REQUIRED ACTION — In the data that follows, find the line with "### src/rtl/sig_detect_ctrl_if.sv"; transcribe it, every later line up to the one with "endinterface", and that line as well, exactly and with no others.

━━━━━ INPUT DATA ━━━━━

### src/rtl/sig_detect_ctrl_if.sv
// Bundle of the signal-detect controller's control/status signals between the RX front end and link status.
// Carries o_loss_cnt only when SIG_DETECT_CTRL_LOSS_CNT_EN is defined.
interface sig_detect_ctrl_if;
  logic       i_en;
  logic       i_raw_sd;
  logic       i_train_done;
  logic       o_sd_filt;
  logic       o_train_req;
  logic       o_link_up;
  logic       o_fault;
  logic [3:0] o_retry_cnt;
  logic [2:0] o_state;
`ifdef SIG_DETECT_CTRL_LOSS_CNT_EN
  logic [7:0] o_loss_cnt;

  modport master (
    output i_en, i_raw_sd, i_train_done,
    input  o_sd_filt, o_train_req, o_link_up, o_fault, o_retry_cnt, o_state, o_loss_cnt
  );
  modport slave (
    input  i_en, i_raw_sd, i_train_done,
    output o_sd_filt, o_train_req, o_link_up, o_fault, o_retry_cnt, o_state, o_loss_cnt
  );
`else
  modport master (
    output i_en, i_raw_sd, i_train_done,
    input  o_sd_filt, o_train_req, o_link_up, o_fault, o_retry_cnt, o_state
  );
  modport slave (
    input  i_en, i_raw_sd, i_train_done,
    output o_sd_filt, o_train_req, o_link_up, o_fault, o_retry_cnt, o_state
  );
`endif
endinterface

━━━━━
━━━━━ INPUT DATA ━━━━━

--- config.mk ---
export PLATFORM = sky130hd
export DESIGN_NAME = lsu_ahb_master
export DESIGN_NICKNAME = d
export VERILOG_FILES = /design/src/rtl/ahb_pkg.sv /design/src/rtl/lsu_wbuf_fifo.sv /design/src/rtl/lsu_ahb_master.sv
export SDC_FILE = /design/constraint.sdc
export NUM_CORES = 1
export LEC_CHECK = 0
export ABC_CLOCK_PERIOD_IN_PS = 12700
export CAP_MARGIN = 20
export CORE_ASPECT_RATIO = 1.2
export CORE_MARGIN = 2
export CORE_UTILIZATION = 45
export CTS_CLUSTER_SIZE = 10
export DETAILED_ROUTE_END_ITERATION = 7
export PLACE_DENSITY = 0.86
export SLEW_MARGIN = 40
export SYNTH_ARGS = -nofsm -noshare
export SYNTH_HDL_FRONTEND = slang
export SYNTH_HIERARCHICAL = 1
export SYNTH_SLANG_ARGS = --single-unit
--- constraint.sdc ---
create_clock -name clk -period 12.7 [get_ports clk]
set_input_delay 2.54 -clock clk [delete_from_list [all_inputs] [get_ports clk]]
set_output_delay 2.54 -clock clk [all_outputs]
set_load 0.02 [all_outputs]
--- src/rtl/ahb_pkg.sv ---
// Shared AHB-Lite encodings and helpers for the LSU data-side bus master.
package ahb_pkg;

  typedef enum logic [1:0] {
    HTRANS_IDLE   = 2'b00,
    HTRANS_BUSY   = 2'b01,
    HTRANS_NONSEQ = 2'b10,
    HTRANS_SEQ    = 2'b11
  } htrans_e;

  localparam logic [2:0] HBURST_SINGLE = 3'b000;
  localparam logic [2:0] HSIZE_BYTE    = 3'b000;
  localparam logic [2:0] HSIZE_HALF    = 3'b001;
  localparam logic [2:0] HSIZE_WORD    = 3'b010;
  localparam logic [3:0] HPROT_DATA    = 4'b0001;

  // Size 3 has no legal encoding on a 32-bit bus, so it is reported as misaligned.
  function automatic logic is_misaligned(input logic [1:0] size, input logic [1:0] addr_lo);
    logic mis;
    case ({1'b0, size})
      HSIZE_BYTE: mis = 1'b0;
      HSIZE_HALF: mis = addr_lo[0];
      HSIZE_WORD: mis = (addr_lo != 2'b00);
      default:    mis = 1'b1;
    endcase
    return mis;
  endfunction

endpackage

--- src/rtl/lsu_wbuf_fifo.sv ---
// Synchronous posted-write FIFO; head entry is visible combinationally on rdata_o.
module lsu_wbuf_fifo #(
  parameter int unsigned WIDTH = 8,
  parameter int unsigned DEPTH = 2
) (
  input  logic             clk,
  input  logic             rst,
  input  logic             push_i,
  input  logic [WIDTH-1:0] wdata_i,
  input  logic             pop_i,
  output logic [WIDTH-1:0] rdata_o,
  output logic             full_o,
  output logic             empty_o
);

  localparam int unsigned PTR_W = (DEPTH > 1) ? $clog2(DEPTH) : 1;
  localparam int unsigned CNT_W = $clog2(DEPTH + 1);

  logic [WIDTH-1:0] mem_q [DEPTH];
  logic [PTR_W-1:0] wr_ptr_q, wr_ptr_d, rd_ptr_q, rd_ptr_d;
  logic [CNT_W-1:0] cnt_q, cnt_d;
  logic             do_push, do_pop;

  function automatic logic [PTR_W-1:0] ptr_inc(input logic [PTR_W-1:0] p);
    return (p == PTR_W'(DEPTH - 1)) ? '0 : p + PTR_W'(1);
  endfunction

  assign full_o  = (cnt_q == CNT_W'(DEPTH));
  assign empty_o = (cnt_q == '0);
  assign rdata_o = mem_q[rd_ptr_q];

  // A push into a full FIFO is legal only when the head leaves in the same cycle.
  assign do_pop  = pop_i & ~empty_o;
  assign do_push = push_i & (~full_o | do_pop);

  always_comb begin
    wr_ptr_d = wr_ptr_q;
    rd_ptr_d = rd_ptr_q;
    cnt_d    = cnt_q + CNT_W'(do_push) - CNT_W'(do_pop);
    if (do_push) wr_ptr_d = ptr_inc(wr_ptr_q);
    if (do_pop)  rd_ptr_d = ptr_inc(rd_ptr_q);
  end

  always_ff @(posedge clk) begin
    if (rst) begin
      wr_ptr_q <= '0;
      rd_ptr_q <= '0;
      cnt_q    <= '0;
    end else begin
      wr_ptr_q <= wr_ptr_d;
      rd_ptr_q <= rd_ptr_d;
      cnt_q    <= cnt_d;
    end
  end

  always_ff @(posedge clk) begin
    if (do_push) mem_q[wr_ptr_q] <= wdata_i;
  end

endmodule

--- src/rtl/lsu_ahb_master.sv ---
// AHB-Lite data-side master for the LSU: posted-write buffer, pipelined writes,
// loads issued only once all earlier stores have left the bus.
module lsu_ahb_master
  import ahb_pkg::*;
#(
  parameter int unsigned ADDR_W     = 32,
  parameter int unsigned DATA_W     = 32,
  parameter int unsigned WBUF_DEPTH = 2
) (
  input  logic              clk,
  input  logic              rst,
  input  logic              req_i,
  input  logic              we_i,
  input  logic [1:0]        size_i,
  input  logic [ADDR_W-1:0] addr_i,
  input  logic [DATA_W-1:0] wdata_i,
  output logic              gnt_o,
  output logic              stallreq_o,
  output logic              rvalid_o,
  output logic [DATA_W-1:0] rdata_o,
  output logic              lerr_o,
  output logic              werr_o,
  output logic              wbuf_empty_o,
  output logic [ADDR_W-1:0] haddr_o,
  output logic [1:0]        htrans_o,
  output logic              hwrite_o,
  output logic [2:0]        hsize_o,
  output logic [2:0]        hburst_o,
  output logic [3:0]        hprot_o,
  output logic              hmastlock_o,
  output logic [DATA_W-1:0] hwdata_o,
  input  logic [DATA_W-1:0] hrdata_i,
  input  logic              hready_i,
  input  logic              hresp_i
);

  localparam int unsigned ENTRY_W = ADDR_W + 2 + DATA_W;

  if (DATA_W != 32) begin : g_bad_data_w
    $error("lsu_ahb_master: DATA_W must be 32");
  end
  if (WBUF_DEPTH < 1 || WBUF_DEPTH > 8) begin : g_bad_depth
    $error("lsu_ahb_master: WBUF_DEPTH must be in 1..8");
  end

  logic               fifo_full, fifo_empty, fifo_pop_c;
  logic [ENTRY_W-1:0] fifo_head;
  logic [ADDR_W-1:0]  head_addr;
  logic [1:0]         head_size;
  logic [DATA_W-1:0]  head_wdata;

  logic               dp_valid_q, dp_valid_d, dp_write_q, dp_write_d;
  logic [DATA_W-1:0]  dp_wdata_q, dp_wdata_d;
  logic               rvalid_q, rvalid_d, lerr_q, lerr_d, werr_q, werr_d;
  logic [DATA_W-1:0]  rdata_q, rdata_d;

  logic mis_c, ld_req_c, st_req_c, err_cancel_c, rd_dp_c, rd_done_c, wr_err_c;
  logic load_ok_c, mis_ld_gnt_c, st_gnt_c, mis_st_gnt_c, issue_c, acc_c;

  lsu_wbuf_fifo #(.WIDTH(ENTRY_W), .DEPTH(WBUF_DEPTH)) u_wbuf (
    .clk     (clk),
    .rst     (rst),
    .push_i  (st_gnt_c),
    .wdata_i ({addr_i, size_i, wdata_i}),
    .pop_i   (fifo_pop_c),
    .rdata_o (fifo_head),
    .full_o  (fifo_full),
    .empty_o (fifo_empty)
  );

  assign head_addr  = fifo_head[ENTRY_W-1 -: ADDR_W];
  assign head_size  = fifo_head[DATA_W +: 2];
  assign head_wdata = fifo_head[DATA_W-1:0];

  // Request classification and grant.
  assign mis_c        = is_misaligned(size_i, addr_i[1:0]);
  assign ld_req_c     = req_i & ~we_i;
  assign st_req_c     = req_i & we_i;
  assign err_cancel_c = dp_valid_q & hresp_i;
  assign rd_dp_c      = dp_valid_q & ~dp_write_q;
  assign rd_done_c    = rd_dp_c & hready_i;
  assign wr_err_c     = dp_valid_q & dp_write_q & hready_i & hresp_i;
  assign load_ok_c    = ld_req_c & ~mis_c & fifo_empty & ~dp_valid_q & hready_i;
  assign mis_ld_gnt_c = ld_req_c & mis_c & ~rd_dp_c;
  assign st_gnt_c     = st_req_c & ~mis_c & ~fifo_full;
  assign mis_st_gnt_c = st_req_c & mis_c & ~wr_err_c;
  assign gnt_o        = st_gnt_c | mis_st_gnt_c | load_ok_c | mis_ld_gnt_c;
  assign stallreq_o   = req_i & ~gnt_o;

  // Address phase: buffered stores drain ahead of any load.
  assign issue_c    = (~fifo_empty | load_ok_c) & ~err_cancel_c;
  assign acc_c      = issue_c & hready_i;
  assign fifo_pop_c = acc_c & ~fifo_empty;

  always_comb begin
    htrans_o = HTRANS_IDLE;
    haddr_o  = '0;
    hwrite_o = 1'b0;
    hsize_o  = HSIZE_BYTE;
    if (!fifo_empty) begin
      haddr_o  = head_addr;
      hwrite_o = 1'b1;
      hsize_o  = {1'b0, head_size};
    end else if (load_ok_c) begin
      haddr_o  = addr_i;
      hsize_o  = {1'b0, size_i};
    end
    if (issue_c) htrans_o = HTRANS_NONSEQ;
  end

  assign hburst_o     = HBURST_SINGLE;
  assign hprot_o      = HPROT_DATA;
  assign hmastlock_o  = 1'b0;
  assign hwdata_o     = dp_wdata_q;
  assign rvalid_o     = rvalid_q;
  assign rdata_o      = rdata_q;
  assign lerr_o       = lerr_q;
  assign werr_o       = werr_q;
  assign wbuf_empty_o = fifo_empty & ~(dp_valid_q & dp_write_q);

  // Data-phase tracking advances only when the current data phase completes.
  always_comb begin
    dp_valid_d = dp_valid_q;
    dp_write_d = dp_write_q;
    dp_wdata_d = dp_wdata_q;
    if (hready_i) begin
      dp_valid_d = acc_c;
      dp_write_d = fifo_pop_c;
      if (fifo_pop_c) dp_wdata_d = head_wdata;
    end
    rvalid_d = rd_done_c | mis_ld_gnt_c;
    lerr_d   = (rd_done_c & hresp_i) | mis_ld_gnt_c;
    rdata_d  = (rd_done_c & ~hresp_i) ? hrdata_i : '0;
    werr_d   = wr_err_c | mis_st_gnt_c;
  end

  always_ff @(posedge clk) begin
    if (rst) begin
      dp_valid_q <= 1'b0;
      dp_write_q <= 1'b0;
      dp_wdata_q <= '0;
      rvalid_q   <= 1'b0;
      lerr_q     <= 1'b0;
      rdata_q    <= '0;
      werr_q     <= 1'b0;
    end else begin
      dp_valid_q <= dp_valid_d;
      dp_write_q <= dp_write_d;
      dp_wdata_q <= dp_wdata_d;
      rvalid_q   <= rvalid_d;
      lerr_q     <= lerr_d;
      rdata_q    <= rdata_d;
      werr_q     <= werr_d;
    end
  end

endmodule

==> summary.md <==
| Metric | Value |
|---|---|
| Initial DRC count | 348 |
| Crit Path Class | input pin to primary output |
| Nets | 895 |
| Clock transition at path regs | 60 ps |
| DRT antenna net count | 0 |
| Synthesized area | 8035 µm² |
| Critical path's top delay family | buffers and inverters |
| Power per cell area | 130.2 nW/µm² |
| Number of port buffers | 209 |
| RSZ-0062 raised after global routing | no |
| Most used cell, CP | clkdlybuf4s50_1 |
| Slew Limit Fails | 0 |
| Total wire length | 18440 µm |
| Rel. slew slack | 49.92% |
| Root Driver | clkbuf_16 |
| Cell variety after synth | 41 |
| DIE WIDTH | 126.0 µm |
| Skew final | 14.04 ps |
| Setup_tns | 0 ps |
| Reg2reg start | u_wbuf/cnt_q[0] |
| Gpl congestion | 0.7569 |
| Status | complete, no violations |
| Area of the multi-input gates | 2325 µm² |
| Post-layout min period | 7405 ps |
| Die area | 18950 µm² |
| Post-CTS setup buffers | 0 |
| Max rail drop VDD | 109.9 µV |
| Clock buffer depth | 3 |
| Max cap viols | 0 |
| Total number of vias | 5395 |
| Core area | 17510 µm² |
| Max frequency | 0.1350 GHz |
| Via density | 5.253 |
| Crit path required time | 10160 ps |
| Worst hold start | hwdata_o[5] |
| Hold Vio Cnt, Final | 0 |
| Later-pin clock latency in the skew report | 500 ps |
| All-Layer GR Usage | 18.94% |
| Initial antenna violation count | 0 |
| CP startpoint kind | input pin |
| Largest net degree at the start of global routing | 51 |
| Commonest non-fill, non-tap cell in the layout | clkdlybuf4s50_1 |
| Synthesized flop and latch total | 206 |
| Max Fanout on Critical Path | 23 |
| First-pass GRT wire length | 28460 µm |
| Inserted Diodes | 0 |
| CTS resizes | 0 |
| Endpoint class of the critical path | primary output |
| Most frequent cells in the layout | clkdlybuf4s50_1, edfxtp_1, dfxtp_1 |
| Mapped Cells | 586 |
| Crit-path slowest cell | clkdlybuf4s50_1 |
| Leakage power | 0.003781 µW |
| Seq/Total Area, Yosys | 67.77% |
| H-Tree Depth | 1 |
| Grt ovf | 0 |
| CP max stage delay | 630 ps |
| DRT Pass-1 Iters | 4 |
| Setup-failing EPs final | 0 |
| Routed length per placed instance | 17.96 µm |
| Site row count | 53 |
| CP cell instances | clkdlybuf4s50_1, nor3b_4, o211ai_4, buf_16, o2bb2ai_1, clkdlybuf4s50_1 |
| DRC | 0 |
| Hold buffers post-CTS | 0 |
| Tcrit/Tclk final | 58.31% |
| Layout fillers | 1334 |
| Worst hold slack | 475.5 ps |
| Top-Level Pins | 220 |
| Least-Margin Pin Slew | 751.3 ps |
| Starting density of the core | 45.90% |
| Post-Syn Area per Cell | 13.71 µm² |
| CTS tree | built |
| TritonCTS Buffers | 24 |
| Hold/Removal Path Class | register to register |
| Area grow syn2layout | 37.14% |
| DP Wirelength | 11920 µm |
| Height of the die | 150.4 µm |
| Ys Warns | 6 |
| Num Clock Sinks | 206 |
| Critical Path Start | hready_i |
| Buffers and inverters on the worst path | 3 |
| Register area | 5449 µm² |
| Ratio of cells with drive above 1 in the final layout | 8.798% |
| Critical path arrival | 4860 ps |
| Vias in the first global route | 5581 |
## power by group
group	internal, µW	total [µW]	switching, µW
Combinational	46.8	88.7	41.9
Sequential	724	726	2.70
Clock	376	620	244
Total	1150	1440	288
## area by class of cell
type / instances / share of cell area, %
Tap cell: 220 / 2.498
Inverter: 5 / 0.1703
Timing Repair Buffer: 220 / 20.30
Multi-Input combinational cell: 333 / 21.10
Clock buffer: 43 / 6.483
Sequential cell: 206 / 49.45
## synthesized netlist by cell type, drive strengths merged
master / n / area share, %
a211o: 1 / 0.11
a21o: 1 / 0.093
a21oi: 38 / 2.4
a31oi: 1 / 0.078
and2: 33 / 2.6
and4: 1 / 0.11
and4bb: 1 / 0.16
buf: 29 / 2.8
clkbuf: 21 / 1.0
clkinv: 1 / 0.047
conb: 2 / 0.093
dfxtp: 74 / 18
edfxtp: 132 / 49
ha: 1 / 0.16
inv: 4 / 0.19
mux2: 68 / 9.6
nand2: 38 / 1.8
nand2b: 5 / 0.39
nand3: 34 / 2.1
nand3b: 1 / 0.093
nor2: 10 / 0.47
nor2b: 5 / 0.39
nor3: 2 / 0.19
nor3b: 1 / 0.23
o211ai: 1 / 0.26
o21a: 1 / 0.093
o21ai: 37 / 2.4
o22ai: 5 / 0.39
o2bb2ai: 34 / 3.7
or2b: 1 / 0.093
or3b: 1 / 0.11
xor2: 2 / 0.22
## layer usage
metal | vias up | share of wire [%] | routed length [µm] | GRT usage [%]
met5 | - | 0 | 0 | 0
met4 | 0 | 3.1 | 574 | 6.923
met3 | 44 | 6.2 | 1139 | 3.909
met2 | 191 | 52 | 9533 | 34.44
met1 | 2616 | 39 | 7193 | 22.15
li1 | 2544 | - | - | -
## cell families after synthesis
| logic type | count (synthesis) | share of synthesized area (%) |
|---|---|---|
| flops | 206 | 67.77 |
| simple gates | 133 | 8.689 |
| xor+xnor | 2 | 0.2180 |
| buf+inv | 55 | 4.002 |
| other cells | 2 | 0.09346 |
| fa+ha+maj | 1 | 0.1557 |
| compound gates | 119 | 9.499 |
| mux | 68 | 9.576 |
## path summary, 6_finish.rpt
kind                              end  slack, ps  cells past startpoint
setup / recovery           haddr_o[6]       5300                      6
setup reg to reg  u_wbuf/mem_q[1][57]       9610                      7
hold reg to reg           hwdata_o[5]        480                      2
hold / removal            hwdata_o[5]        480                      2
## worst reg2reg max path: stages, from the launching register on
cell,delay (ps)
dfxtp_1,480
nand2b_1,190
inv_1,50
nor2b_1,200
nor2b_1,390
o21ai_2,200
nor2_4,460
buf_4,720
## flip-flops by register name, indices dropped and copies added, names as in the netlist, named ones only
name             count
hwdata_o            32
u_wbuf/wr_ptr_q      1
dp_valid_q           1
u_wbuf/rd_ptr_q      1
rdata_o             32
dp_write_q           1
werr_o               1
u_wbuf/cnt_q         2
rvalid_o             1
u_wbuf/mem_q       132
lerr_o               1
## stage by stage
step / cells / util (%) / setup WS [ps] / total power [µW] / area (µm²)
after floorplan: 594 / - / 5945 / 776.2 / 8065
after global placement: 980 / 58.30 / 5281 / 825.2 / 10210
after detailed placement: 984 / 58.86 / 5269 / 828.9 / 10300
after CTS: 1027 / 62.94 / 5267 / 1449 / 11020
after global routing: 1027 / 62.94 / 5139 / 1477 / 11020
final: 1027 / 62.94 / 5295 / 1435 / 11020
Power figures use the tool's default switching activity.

━━━━━

REPLY —
### src/rtl/sig_detect_ctrl_if.sv
// Bundle of the signal-detect controller's control/status signals between the RX front end and link status.
// Carries o_loss_cnt only when SIG_DETECT_CTRL_LOSS_CNT_EN is defined.
interface sig_detect_ctrl_if;
  logic       i_en;
  logic       i_raw_sd;
  logic       i_train_done;
  logic       o_sd_filt;
  logic       o_train_req;
  logic       o_link_up;
  logic       o_fault;
  logic [3:0] o_retry_cnt;
  logic [2:0] o_state;
`ifdef SIG_DETECT_CTRL_LOSS_CNT_EN
  logic [7:0] o_loss_cnt;

  modport master (
    output i_en, i_raw_sd, i_train_done,
    input  o_sd_filt, o_train_req, o_link_up, o_fault, o_retry_cnt, o_state, o_loss_cnt
  );
  modport slave (
    input  i_en, i_raw_sd, i_train_done,
    output o_sd_filt, o_train_req, o_link_up, o_fault, o_retry_cnt, o_state, o_loss_cnt
  );
`else
  modport master (
    output i_en, i_raw_sd, i_train_done,
    input  o_sd_filt, o_train_req, o_link_up, o_fault, o_retry_cnt, o_state
  );
  modport slave (
    input  i_en, i_raw_sd, i_train_done,
    output o_sd_filt, o_train_req, o_link_up, o_fault, o_retry_cnt, o_state
  );
`endif
endinterface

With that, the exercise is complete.